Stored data
===== src/rtl/multicycle_controller.sv =====
// Control FSM for a multicycle RV32I core (lw, sw, R-type, I-type ALU, beq, jal)
// sharing one memory port for instruction and data, with a retired-instruction counter.
module multicycle_controller #(
  parameter int COUNT_WIDTH = 32
) (
  input  logic                   clock,
  input  logic                   reset,
  input  logic [6:0]             opcode,
  input  logic [2:0]             funct3,
  input  logic                   funct7b5,
  input  logic                   zero,
  input  logic                   mem_ready,
  output logic                   mem_request,
  output logic                   mem_write,
  output logic                   address_select,
  output logic                   PC_write,
  output logic                   IR_write,
  output logic                   reg_write,
  output logic [1:0]             ALU_src_A,
  output logic [1:0]             ALU_src_B,
  output logic [2:0]             ALU_control,
  output logic [1:0]             immediate_select,
  output logic [1:0]             result_select,
  output logic                   retired,
  output logic [COUNT_WIDTH-1:0] retired_count,
  output logic                   trap,
  output logic [3:0]             dbg_state
);

  // Memory handshake: mem_request stays high until the cycle mem_ready is
  // sampled high; that cycle completes the access. mem_ready is ignored
  // whenever mem_request is low.

  typedef enum logic [3:0] {
    S_FETCH, S_DECODE, S_MEMADR, S_MEMREAD, S_MEMWB, S_MEMWRITE,
    S_EXECUTER, S_EXECUTEI, S_ALUWB, S_BEQ, S_JAL, S_ERROR
  } state_t;

  localparam logic [6:0] OP_LOAD  = 7'b0000011;
  localparam logic [6:0] OP_STORE = 7'b0100011;
  localparam logic [6:0] OP_RTYPE = 7'b0110011;
  localparam logic [6:0] OP_ITYPE = 7'b0010011;
  localparam logic [6:0] OP_BEQ   = 7'b1100011;
  localparam logic [6:0] OP_JAL   = 7'b1101111;

  state_t                 r_state;
  state_t                 w_next_state;
  logic [COUNT_WIDTH-1:0] r_count;
  logic [1:0]             w_alu_op;
  logic [2:0]             w_alu_funct;
  logic [1:0]             w_imm_sel;
  logic                   w_funct3_ok;

  assign dbg_state     = r_state;
  assign retired_count = r_count;

  always_ff @(posedge clock or negedge reset) begin
    if (!reset) begin
      r_state <= S_FETCH;
      r_count <= '0;
    end else begin
      r_state <= w_next_state;
      if (retired) r_count <= r_count + {{(COUNT_WIDTH-1){1'b0}}, 1'b1};
    end
  end

  // IR is stable after FETCH, so the immediate class decoded from it holds
  // for every later state of the instruction.
  always_comb begin
    w_imm_sel = 2'b00;
    case (opcode)
      OP_STORE: w_imm_sel = 2'b01;
      OP_BEQ:   w_imm_sel = 2'b10;
      OP_JAL:   w_imm_sel = 2'b11;
      default:  w_imm_sel = 2'b00;
    endcase
  end

  always_comb begin
    w_funct3_ok = 1'b0;
    w_alu_funct = 3'b000;
    case (funct3)
      3'b000: begin
        w_funct3_ok = 1'b1;
        w_alu_funct = (opcode[5] && funct7b5) ? 3'b001 : 3'b000;
      end
      3'b010: begin w_funct3_ok = 1'b1; w_alu_funct = 3'b101; end
      3'b110: begin w_funct3_ok = 1'b1; w_alu_funct = 3'b011; end
      3'b111: begin w_funct3_ok = 1'b1; w_alu_funct = 3'b010; end
      default: begin w_funct3_ok = 1'b0; w_alu_funct = 3'b000; end
    endcase
  end

  always_comb begin
    w_next_state     = r_state;
    mem_request      = 1'b0;
    mem_write        = 1'b0;
    address_select   = 1'b0;
    PC_write         = 1'b0;
    IR_write         = 1'b0;
    reg_write        = 1'b0;
    ALU_src_A        = 2'b00;
    ALU_src_B        = 2'b00;
    w_alu_op         = 2'b00;
    immediate_select = 2'b00;
    result_select    = 2'b00;
    retired          = 1'b0;
    trap             = 1'b0;
    ALU_control      = 3'b000;

    case (r_state)
      S_FETCH: begin
        mem_request   = 1'b1;
        ALU_src_B     = 2'b10;
        result_select = 2'b10;
        if (mem_ready) begin
          IR_write     = 1'b1;
          PC_write     = 1'b1;
          w_next_state = S_DECODE;
        end
      end
      S_DECODE: begin
        ALU_src_A        = 2'b01;
        ALU_src_B        = 2'b01;
        immediate_select = w_imm_sel;
        case (opcode)
          OP_LOAD, OP_STORE: w_next_state = S_MEMADR;
          OP_RTYPE: w_next_state = w_funct3_ok ? S_EXECUTER : S_ERROR;
          OP_ITYPE: w_next_state = w_funct3_ok ? S_EXECUTEI : S_ERROR;
          OP_BEQ:   w_next_state = S_BEQ;
          OP_JAL:   w_next_state = S_JAL;
          default:  w_next_state = S_ERROR;
        endcase
      end
      S_MEMADR: begin
        ALU_src_A        = 2'b10;
        ALU_src_B        = 2'b01;
        immediate_select = w_imm_sel;
        w_next_state     = opcode[5] ? S_MEMWRITE : S_MEMREAD;
      end
      S_MEMREAD: begin
        mem_request      = 1'b1;
        address_select   = 1'b1;
        immediate_select = w_imm_sel;
        if (mem_ready) w_next_state = S_MEMWB;
      end
      S_MEMWB: begin
        result_select    = 2'b01;
        reg_write        = 1'b1;
        retired          = 1'b1;
        immediate_select = w_imm_sel;
        w_next_state     = S_FETCH;
      end
      S_MEMWRITE: begin
        mem_request      = 1'b1;
        mem_write        = 1'b1;
        address_select   = 1'b1;
        immediate_select = w_imm_sel;
        if (mem_ready) begin
          retired      = 1'b1;
          w_next_state = S_FETCH;
        end
      end
      S_EXECUTER: begin
        ALU_src_A        = 2'b10;
        w_alu_op         = 2'b10;
        immediate_select = w_imm_sel;
        w_next_state     = S_ALUWB;
      end
      S_EXECUTEI: begin
        ALU_src_A        = 2'b10;
        ALU_src_B        = 2'b01;
        w_alu_op         = 2'b10;
        immediate_select = w_imm_sel;
        w_next_state     = S_ALUWB;
      end
      S_ALUWB: begin
        reg_write        = 1'b1;
        retired          = 1'b1;
        immediate_select = w_imm_sel;
        w_next_state     = S_FETCH;
      end
      S_BEQ: begin
        ALU_src_A        = 2'b10;
        w_alu_op         = 2'b01;
        PC_write         = zero;
        retired          = 1'b1;
        immediate_select = w_imm_sel;
        w_next_state     = S_FETCH;
      end
      S_JAL: begin
        ALU_src_A        = 2'b01;
        ALU_src_B        = 2'b10;
        PC_write         = 1'b1;
        immediate_select = w_imm_sel;
        w_next_state     = S_ALUWB;
      end
      S_ERROR: trap = 1'b1;
      default: w_next_state = S_ERROR;
    endcase

    case (w_alu_op)
      2'b01:   ALU_control = 3'b001;
      2'b10:   ALU_control = w_alu_funct;
      default: ALU_control = 3'b000;
    endcase

    // Held reset silences every side effect, including an access in flight.
    if (!reset) begin
      mem_request = 1'b0;
      mem_write   = 1'b0;
      PC_write    = 1'b0;
      IR_write    = 1'b0;
      reg_write   = 1'b0;
      retired     = 1'b0;
      trap        = 1'b0;
    end
  end

endmodule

## WORK ORDER
With the first line being the one containing "case (funct3)" and the last line the one containing "3'b110: begin w_funct3_ok", transcribe exactly the lines above that fall in that range.

## PROBLEM SOLUTION
    case (funct3)
      3'b000: begin
        w_funct3_ok = 1'b1;
        w_alu_funct = (opcode[5] && funct7b5) ? 3'b001 : 3'b000;
      end
      3'b010: begin w_funct3_ok = 1'b1; w_alu_funct = 3'b101; end
      3'b110: begin w_funct3_ok = 1'b1; w_alu_funct = 3'b011; end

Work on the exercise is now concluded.